* Data to process
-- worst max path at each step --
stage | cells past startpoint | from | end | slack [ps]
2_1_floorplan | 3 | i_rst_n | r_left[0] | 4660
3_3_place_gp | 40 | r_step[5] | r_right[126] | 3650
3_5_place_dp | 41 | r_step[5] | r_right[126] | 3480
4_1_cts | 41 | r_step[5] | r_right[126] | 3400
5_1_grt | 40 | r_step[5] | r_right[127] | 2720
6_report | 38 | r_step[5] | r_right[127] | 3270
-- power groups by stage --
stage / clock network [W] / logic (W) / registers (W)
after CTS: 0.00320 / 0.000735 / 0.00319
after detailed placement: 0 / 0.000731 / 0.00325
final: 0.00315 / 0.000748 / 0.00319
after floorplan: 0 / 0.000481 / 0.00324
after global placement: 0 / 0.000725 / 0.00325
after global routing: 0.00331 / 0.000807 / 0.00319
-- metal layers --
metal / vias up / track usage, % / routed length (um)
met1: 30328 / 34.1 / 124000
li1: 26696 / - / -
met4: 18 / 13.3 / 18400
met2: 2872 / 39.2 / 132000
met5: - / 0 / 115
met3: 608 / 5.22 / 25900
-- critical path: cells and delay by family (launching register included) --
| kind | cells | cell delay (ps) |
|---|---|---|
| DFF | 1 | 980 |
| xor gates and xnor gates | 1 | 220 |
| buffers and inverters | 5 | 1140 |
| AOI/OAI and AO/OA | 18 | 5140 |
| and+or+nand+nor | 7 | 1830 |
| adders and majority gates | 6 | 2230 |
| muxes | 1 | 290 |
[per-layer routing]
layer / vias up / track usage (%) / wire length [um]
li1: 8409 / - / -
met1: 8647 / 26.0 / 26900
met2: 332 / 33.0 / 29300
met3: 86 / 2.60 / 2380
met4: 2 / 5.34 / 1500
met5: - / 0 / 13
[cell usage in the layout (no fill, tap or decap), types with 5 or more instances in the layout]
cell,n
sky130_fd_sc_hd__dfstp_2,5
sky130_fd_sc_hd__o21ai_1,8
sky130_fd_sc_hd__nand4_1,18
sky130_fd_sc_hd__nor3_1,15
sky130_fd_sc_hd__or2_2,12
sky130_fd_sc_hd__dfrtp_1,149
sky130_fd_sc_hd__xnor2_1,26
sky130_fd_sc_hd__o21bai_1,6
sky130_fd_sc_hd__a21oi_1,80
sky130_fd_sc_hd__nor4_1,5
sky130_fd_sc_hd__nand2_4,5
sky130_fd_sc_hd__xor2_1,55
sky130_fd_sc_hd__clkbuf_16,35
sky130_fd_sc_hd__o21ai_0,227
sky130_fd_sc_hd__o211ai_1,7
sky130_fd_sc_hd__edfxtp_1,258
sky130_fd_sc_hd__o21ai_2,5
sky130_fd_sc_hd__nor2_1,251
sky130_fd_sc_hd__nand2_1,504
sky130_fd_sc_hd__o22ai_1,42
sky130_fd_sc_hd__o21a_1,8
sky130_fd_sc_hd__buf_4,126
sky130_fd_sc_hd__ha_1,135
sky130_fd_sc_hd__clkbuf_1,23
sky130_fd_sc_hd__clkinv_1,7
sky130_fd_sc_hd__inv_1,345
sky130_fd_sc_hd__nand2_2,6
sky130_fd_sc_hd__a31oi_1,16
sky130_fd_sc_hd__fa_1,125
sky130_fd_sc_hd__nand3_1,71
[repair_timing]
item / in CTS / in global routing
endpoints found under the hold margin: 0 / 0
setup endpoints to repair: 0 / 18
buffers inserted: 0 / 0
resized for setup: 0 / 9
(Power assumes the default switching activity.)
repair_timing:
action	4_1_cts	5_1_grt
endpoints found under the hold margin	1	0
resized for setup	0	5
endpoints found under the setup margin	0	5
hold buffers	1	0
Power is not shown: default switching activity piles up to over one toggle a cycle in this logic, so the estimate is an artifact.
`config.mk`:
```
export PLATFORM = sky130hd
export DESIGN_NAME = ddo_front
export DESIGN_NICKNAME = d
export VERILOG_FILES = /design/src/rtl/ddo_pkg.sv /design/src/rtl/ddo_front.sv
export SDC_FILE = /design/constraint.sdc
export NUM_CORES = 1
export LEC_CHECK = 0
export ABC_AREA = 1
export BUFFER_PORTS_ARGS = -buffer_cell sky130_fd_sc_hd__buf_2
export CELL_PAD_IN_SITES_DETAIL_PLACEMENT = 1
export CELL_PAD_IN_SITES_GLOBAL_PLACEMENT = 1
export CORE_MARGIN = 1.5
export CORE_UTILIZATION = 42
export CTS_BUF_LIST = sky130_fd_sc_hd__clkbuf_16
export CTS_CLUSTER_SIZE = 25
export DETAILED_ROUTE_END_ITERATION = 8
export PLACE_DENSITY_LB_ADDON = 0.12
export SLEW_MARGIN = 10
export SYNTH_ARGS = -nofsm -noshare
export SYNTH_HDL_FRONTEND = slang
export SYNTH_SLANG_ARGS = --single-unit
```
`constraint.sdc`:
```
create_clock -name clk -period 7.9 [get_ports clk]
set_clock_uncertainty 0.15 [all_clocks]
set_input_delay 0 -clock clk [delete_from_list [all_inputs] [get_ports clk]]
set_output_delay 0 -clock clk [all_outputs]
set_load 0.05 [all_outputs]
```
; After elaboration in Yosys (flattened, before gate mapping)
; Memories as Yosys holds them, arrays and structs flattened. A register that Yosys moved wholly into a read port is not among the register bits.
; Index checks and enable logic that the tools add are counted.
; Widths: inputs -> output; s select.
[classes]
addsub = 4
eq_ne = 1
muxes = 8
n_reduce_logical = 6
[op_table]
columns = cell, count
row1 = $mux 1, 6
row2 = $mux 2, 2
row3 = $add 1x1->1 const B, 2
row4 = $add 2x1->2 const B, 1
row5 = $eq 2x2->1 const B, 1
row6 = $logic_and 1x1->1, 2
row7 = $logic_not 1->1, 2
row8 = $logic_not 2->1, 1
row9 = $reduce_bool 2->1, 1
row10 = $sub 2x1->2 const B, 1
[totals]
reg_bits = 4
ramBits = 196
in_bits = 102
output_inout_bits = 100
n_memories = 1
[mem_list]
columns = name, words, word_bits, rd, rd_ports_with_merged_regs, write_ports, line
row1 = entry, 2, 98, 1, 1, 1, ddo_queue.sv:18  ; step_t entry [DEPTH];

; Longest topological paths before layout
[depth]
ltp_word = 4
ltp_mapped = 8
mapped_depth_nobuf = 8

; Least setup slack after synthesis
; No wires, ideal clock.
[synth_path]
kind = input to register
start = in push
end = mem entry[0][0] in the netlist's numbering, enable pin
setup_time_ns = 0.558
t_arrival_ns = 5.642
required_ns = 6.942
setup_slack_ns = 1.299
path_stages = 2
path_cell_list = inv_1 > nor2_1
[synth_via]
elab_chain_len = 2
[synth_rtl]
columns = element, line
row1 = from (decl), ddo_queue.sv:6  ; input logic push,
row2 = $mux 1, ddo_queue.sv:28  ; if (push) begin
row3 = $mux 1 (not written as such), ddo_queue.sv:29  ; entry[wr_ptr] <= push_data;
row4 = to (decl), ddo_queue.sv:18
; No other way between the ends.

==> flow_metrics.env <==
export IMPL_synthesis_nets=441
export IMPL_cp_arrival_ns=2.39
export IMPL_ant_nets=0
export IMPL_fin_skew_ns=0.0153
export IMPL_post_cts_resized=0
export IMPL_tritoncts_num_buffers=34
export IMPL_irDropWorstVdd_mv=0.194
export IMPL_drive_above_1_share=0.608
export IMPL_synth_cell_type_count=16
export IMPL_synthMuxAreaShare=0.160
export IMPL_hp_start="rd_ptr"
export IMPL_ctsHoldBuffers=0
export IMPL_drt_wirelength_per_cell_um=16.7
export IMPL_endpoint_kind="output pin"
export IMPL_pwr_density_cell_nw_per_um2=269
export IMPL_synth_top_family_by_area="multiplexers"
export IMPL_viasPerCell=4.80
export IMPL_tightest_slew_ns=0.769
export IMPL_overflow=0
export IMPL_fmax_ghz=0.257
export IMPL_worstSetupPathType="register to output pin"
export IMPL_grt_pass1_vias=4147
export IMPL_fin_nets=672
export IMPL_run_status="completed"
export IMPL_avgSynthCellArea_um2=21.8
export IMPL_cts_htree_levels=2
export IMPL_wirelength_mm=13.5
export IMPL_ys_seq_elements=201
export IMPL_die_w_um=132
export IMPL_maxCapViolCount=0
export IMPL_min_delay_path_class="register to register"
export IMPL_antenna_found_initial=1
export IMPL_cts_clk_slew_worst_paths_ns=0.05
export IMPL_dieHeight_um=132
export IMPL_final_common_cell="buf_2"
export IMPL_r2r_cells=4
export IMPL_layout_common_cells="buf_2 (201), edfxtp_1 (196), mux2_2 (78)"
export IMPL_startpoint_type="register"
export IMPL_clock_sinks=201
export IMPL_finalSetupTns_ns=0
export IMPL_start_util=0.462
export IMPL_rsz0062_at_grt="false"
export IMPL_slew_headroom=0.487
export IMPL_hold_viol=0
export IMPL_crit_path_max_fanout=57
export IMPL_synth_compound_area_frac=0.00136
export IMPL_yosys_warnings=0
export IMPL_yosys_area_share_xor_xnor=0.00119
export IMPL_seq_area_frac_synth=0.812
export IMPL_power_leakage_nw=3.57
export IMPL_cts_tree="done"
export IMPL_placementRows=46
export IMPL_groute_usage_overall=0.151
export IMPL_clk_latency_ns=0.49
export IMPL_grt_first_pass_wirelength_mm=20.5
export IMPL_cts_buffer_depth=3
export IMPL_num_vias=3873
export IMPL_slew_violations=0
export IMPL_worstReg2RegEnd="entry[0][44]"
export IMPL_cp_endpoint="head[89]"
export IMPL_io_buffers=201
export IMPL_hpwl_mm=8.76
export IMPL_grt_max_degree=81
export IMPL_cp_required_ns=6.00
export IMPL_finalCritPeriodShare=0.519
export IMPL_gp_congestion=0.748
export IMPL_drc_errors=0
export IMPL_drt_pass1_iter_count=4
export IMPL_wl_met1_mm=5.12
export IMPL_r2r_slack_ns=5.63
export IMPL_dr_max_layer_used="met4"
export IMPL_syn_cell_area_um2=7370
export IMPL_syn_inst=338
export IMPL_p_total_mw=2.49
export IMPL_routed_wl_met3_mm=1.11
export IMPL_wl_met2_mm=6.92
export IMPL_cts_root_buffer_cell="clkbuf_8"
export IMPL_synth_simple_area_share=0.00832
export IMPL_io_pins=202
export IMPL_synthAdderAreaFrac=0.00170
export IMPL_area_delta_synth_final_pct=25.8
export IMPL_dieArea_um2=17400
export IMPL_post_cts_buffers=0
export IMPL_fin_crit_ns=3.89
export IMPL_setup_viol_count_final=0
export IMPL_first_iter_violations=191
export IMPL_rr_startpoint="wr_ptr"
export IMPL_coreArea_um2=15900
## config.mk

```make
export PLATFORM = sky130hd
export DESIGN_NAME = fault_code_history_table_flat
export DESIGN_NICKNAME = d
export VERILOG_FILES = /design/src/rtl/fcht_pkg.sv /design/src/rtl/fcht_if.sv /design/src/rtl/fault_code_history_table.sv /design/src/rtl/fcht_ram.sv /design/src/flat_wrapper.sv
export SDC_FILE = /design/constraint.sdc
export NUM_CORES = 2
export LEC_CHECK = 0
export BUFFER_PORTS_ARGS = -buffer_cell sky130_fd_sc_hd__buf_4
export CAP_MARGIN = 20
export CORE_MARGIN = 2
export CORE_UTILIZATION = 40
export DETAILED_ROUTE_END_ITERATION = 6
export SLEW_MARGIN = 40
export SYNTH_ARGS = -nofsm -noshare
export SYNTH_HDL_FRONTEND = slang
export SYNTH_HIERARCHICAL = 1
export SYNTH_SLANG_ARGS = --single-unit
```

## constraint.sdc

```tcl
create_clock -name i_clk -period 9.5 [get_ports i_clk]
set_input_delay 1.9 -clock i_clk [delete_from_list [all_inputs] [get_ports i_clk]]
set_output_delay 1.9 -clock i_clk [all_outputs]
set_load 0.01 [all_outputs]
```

* Task description
Produce only the lines from the line containing "met4: 2 / 5.34 / 1500" through the line containing "buffers inserted: 0 / 0", inclusive of both, exactly as they stand in the entries above.

* Task solution
met4: 2 / 5.34 / 1500
met5: - / 0 / 13
[cell usage in the layout (no fill, tap or decap), types with 5 or more instances in the layout]
cell,n
sky130_fd_sc_hd__dfstp_2,5
sky130_fd_sc_hd__o21ai_1,8
sky130_fd_sc_hd__nand4_1,18
sky130_fd_sc_hd__nor3_1,15
sky130_fd_sc_hd__or2_2,12
sky130_fd_sc_hd__dfrtp_1,149
sky130_fd_sc_hd__xnor2_1,26
sky130_fd_sc_hd__o21bai_1,6
sky130_fd_sc_hd__a21oi_1,80
sky130_fd_sc_hd__nor4_1,5
sky130_fd_sc_hd__nand2_4,5
sky130_fd_sc_hd__xor2_1,55
sky130_fd_sc_hd__clkbuf_16,35
sky130_fd_sc_hd__o21ai_0,227
sky130_fd_sc_hd__o211ai_1,7
sky130_fd_sc_hd__edfxtp_1,258
sky130_fd_sc_hd__o21ai_2,5
sky130_fd_sc_hd__nor2_1,251
sky130_fd_sc_hd__nand2_1,504
sky130_fd_sc_hd__o22ai_1,42
sky130_fd_sc_hd__o21a_1,8
sky130_fd_sc_hd__buf_4,126
sky130_fd_sc_hd__ha_1,135
sky130_fd_sc_hd__clkbuf_1,23
sky130_fd_sc_hd__clkinv_1,7
sky130_fd_sc_hd__inv_1,345
sky130_fd_sc_hd__nand2_2,6
sky130_fd_sc_hd__a31oi_1,16
sky130_fd_sc_hd__fa_1,125
sky130_fd_sc_hd__nand3_1,71
[repair_timing]
item / in CTS / in global routing
endpoints found under the hold margin: 0 / 0
setup endpoints to repair: 0 / 18
buffers inserted: 0 / 0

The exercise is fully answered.